Troubles are not really troubles unless you quit work and incubate them–otherwise they are only incidental diversions. (Elbert Hubbard, 1911)




Canadian Military Matters

The National Post (April 24, 2003) has three reports on the military. They tell a sad tale. The article by ex-Major-General Lewis MacKenzie bemoans our withered ability to lead a UN force in Afganistan. It seems that we can only "lead" this effort if we can sign up another country's forces. Nothing is in place to effectively do this. Besides, despite Chretien's comment about our noble efforts in fighting terrorism, our troops will not leave Kabul and really be nothing but a bodyguard for President (mayor?) Karzai.

If you do not think that is pathetic enough, try to contemplate their defending this country.

The second article dealt with a cancellation of a veteran's Battle of the Atlantic ceremony because some asshole anti-war parade would disturb it. Those of us of a certain age really should not count on the slacker generation to defend us in times of war.
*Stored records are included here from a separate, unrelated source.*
**src/rtl/comp_eq.sv**
```systemverilog
// Equality / magnitude comparator: combinational equal flag and XOR difference, registered
// eq/lt/gt with valid, saturating equal-hit counter and sticky mismatch. Option: COMP_SIGNED_EN.
module comp_eq #(
  parameter int width = 8
) (
  input  logic             clk_i,
  input  logic             rst_i,
  input  logic [width-1:0] a_i,
  input  logic [width-1:0] b_i,
  output logic             equal_o,
  output logic [width-1:0] diff_o,
  input  logic             valid_i,
  input  logic             clr_i,
`ifdef COMP_SIGNED_EN
  input  logic             signed_i,
`endif
  output logic             valid_o,
  output logic             eq_q_o,
  output logic             lt_q_o,
  output logic             gt_q_o,
  output logic [15:0]      eq_cnt_o,
  output logic             mismatch_o
);

  // valid_i is a sample request with no back-pressure: every cycle it is high is accepted,
  // and valid_o qualifies eq/lt/gt_q_o exactly one cycle later.

  localparam logic [width-1:0] msb_mask = width'(1) << (width - 1);

  logic             sgn_sel;
  logic [width-1:0] a_k;
  logic [width-1:0] b_k;
  logic             lt_c;
  logic             gt_c;

`ifdef COMP_SIGNED_EN
  assign sgn_sel = signed_i;
`else
  assign sgn_sel = 1'b0;
`endif

  assign diff_o  = a_i ^ b_i;
  assign equal_o = (a_i == b_i);

  // Inverting the sign bit maps two's-complement order onto unsigned order.
  assign a_k  = sgn_sel ? (a_i ^ msb_mask) : a_i;
  assign b_k  = sgn_sel ? (b_i ^ msb_mask) : b_i;
  assign lt_c = (a_k < b_k);
  assign gt_c = (a_k > b_k);

  always_ff @(posedge clk_i) begin
    if (rst_i) begin
      valid_o <= 1'b0;
      eq_q_o  <= 1'b0;
      lt_q_o  <= 1'b0;
      gt_q_o  <= 1'b0;
    end else begin
      valid_o <= valid_i;
      if (valid_i) begin
        eq_q_o <= equal_o;
        lt_q_o <= lt_c;
        gt_q_o <= gt_c;
      end
    end
  end

  // Clear overrides a same-cycle sample for the counter and sticky flag only.
  always_ff @(posedge clk_i) begin
    if (rst_i || clr_i) begin
      eq_cnt_o   <= 16'h0000;
      mismatch_o <= 1'b0;
    end else if (valid_i) begin
      if (equal_o && (eq_cnt_o != 16'hFFFF))
        eq_cnt_o <= eq_cnt_o + 16'd1;
      if (!equal_o)
        mismatch_o <= 1'b1;
    end
  end

endmodule

```
**config.mk**
```make
export PLATFORM = sky130hd
export DESIGN_NAME = comp_eq
export DESIGN_NICKNAME = d
export VERILOG_FILES = /design/src/rtl/comp_eq.sv
export SDC_FILE = /design/constraint.sdc
export NUM_CORES = 1
export LEC_CHECK = 0
export CELL_PAD_IN_SITES_DETAIL_PLACEMENT = 1
export CELL_PAD_IN_SITES_GLOBAL_PLACEMENT = 1
export CORE_AREA = 2 2 65 67
export DETAILED_ROUTE_END_ITERATION = 8
export DIE_AREA = 0 0 67 69
export GPL_ROUTABILITY_DRIVEN = 0
export PLACE_DENSITY_LB_ADDON = 0.1
export RECOVER_POWER = 100
export SETUP_SLACK_MARGIN = 0.4
export SLEW_MARGIN = 30
export SYNTH_ARGS = -nofsm -noshare
export SYNTH_HDL_FRONTEND = slang
export SYNTH_SLANG_ARGS = --single-unit
```
**constraint.sdc**
```tcl
create_clock -name clk_i -period 3.7 [get_ports clk_i]
set_input_delay 0.74 -clock clk_i [delete_from_list [all_inputs] [get_ports clk_i]]
set_output_delay 0.74 -clock clk_i [all_outputs]
set_load 0.1 [all_outputs]
```
# Yosys cells after proc, flatten, opt, wreduce, memory -nomap -nowiden
# Index checks and enable logic that the tools add are counted.
[word_totals] word_cells=17 register_bits=21 output_inout_bits=30 input_bits=20
[classes] n_bitwise=2 n_eq_ne=2 order_cmp=2 n_reduce_logical=4 n_addsub=1
[op_table] op="$add A16 B1 Y16 const B" n=1
[op_table] op="$ne A16 B16 Y1 const B" n=1
[op_table] op="$eq A8 B8 Y1" n=1
[op_table] op="$gt A8 B8 Y1" n=1
[op_table] op="$lt A8 B8 Y1" n=1
[op_table] op="$xor A8 B8 Y8" n=1
[op_table] op="$reduce_and A2 Y1" n=2
[op_table] op="$logic_and A1 B1 Y1" n=1
[op_table] op="$logic_or A1 B1 Y1" n=1
[op_table] op="$not A1 Y1" n=1

# Logic depth before layout (Yosys ltp)
[depth] depth_word=3 depth_mapped=7 ltp_nobuf=7

# Worst setup path after synthesis
# Ideal clock, no wire load.
[synth_path] path_type="in2out" from="in b_i[6]" to="out equal_o" cell_stages=4 path_buffers=0 slack_ns=0.284 t_required_ns=2.960 arrival_time_ns=2.676 path_cell_list="inv_1 > ha_1 > nand4_1 > nor2_1"
[synth_between] elab_chain_cells=1
[synth_lines] item="start, declared" line="9" text="input logic [width-1:0] b_i,"
[synth_lines] item="$eq A8 B8 Y1" line="43" text="assign equal_o = (a_i == b_i);"
[synth_lines] item="end, declared" line="10" text="output logic equal_o,"
# No other way between the ends.

# Worst setup path in the final report
[layout_path] from="in b_i[6]" to="out diff_o[6]"
[layout_between] elab_chain_cells=1
[layout_lines] item="$xor A8 B8 Y8" line="42" text="assign diff_o = a_i ^ b_i;"
[layout_lines] item="end, declared" line="11" text="output logic [width-1:0] diff_o,"
# No other way between the ends.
Then to round out the insult to our military, we get a letter from a Major (ret.) Russ Cooper, who rightfully wants to know why he, as a combat pilot in the first Gulf War, can get no recognition; yet, some guy who tried to enlist is given veteran's benefits. Who is in charge of the Ministry of Defense--Goofy?

To think that my father, a paymaster for those who worked at a jail for the Nazi prisoners, and my maternal uncle, who had been part of WW11, fought the good fight, each in his own way, and now we have these youngsters think that their anti-war stance (at best neutral--or as the kiddies say, "whatever") can save them from the gathering forces of mayhem, well bullshit! My Uncle Gordon was 20 years old and he crawled from one inch of Italy to the other, defusing land mines. His best friend, age 21, was blown away by a rigged Nazi jeep. Gordon did this because he believed that the Nazi barbarism must be checked. Later, he was lent to the British 8th Army and joined them in liberating the Bergen Belsen Concentration camp. As a kid, I was fascinated and plied him with questions about this. All he would say was, "We saw this and could not believe it. Could not believe that humans would do this. Later, our boys, tracked down the guards and their bosses and shot them like rats. I really don't want to talk about this any more." He understood evil on a basic level. I did not need any more lessons.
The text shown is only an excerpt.